精神分裂症致病基因DISC1變異對α7 nicotinic receptor表現之探討

Abstract

Disrupted-in-Schizophrenia 1 (DISC1)是精神分裂症和其他精神疾病中被認為最常見的致病基因，它在一個蘇格蘭家族中首度被發現有balanced chromosomal translocation (1; 11) (q42.1; q14.3)而使DISC1發生斷裂。另一方面，α7 nicotinic receptor (α7 nAChR)已知和很多行為有關，包括認知方面的功能。在精神分裂症死後病人的腦部一些區域已發現α7 nAChRs的表現有缺陷，基因的研究結果也顯示α7 nAChRs和精神分裂症有關。因此本篇論文將探討DISC1 (1-597 a.a.)和α7 nAChR之間的關係。我們在人類神經瘤細胞株SH-SY5Y轉殖mutant DISC1 (C-terminal truncation, 1-597 a.a.)，發現mutant DISC1可以減少α7 nAChR mRNA和蛋白的表現。另外，C57BL/6J;129S6/SvEv (B6/Sv129)交配之小鼠已被發現在單股染色體之DISC1有發生變異，同時我們也發現將B6/Sv129胎鼠(E18)的cortex急性取下，其α7 nAChRs表現量減少。先前我們已有實驗證實α7 nAChRs會透過autophagosome的途徑參與Aβ的清除，因此我們透過B6/Sv129小鼠的primary cortical culture去研究DISC1變異對Aβ產生的神經毒性有無影響，在此我們發現給予Aβ1-42之後，heterozygous (+/-) B6/Sv129小鼠的primary culture發現有較少的NeuN (+) 細胞，此結果顯示有DISC1變異會導致Aβ1-42的神經毒性增加，也暗示DISC1變異可能在精神分裂症中對於認知功能障礙扮演一個重要的角色。我們更進一步觀察B6/Sv129成鼠的各個區域受體的表現，發現和wild-type小鼠相比，在heterozygous (+/-) B6/Sv129小鼠的striatum有表現較少的α7 nAChRs；在amygdale和striatum有表現較少的ChAT。此結果也可以部分解釋在shuttle avoidance test中heterozygous (+/-) B6/Sv129小鼠和wild-type小鼠相比有較差的恐懼學習的表現。此外，在EPM test中，我們也發現急性給予nicotine對wild-type小鼠有anxiogenic的作用，但是在heterozygous (+/-) B6/Sv129小鼠anxiogenic作用減低。在PPI test中，我們發現不管是公鼠或母鼠，wild-type和heterozygous (+/-) B6/Sv129小鼠的驚嚇反應都沒有顯著差異。 此結果顯示DISC1可以影響cholinergic system，進而影響情緒、認知及精神疾病相關症狀。

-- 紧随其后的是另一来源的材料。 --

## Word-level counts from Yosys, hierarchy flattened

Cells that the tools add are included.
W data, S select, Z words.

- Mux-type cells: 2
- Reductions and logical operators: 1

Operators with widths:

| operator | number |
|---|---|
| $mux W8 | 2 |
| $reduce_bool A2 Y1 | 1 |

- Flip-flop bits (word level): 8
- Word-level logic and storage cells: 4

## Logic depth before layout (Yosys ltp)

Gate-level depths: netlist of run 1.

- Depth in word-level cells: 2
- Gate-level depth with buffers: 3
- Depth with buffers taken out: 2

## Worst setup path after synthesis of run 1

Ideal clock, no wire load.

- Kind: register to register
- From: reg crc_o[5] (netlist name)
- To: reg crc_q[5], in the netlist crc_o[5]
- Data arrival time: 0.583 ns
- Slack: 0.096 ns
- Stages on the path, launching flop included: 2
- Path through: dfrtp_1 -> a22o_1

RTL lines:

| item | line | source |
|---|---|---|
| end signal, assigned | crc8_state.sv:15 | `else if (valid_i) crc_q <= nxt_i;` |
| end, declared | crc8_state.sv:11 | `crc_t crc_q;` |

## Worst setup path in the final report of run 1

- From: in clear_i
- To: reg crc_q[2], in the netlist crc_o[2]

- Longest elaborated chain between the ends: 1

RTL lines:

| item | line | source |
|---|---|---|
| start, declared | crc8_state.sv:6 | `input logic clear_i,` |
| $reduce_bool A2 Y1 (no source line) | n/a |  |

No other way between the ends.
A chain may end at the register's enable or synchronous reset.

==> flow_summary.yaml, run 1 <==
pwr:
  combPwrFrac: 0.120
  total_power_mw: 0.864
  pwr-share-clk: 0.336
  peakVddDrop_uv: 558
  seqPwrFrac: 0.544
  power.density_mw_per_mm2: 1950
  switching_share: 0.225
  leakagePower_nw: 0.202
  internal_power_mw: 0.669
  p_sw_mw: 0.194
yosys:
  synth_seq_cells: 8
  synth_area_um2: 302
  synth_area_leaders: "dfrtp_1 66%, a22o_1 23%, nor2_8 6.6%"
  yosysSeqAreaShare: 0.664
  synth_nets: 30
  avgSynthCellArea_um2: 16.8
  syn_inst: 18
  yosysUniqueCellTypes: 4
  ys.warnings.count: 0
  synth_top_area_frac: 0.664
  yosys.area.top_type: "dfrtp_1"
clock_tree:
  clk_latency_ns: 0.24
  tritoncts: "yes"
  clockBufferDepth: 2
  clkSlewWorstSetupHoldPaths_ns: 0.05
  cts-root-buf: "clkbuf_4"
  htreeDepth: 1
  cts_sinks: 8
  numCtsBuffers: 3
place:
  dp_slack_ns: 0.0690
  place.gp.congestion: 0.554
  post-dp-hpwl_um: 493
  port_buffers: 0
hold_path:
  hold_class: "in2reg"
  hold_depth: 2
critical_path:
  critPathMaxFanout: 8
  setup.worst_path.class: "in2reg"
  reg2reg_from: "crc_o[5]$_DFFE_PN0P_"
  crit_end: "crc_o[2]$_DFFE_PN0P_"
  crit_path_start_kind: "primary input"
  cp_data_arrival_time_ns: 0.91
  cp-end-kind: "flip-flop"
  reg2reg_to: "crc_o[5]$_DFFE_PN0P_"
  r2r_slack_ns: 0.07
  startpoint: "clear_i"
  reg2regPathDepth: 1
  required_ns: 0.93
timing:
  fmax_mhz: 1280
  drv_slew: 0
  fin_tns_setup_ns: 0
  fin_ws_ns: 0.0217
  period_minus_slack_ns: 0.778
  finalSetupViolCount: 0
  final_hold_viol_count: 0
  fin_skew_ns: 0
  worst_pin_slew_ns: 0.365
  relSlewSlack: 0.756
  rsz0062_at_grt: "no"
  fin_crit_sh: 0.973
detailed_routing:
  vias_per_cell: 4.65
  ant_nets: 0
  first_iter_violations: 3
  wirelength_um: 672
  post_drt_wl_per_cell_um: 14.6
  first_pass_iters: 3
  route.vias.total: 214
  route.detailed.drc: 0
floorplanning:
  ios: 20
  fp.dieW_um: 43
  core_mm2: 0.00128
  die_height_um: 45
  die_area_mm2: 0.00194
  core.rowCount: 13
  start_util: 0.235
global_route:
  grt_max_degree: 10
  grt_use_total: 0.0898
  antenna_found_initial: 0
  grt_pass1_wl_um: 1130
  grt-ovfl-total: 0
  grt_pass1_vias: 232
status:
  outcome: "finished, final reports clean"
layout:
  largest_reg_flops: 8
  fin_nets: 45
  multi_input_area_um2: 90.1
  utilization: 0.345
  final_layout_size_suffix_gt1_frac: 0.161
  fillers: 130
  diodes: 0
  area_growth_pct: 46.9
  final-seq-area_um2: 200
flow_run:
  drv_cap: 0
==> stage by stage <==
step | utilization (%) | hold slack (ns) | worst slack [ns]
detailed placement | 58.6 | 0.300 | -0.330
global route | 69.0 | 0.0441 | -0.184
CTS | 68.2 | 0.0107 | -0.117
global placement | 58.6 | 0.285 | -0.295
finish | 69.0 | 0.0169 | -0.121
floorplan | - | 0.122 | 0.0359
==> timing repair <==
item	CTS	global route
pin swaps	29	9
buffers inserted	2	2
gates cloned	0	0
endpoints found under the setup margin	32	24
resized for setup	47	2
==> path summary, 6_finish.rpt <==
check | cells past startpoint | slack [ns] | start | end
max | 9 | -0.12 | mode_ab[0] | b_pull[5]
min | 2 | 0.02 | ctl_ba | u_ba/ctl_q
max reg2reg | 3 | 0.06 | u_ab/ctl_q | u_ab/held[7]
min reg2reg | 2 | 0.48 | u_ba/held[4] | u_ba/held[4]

Disrupted-in-Schizophrenia 1 (DISC1) is one of the most promising risk genes for schizophrenia and other major mental disorders, which is disrupted by a balanced chromosomal translocation (1; 11) (q42.1; q14.3) in a large Scottish family. On the other hand, α7 nicotinic receptor (α7 nAChR) is well-known to be involved in a wide variety of behavioral functions including cognition. Post-mortem studies have revealed a disturbance of α7 nAChRs expression in various cerebral areas in schizophrenia patients. Genetic linkage studies have also shown that the α7 subunit is involved in schizophrenia. In this study, we investigated the relationship between DISC1 (1-597 a.a.) and α7 nAChR. It was found that transfection of mutant DISC1 (C-terminal truncation, 1-597 a.a.) in human neuroblastoma cells, SH-SY5Y, significantly inhibited the mRNA and protein expression of α7 nAChR. In addition, the acutely isolated cortex from fetal heterozygous (+/-) C57BL/6J; 129S6/SvEv (B6/Sv129) mice (E18), which have DISC1 gene mutation, had less expression of α7 nAChRs. Previously, we have found that α7 nAChR is involved in the clearance of Aβ via autophagosome process. We thus examined the effect of mutant DISC1 on the Aβ-induced neuronal death by using primary cortex neuronal culture. It was found that there were more NeuN (+) cells in primary cortical culture derived from wild-type mice than in heterozygous (+/-) B6/Sv129 mice. This result indicated that DISC1 mutation is more sensitive to Aβ1-42–induced neuronal toxicity and may play a role in cognition impairment in schizophrenia. Furthermore, we also found that there were more α7 nAChRs in the striatum, more ChAT protein expression in the amygdale and striatum from adult wild-type than in heterozygous (+/-) B6/Sv129 mice. This result may partially explain that the heterozygous (+/-) B6/Sv129 mice had impairment in fear-memory of shuttle avoidance test. In addition, we also found that acute administration of nicotine exerted anxiogenic effect and the effect was reduced in heterozygous (+/-) B6/Sv129 mice. There was no significant difference of startle response in response to prepulse inhibition test between wild-type and heterozygous (+/-) B6/Sv129 mice. In conclusion, our results demonstrated that influence on cholinergic system may be involved in the impairment of emotion, cognition following the defect of DISC1.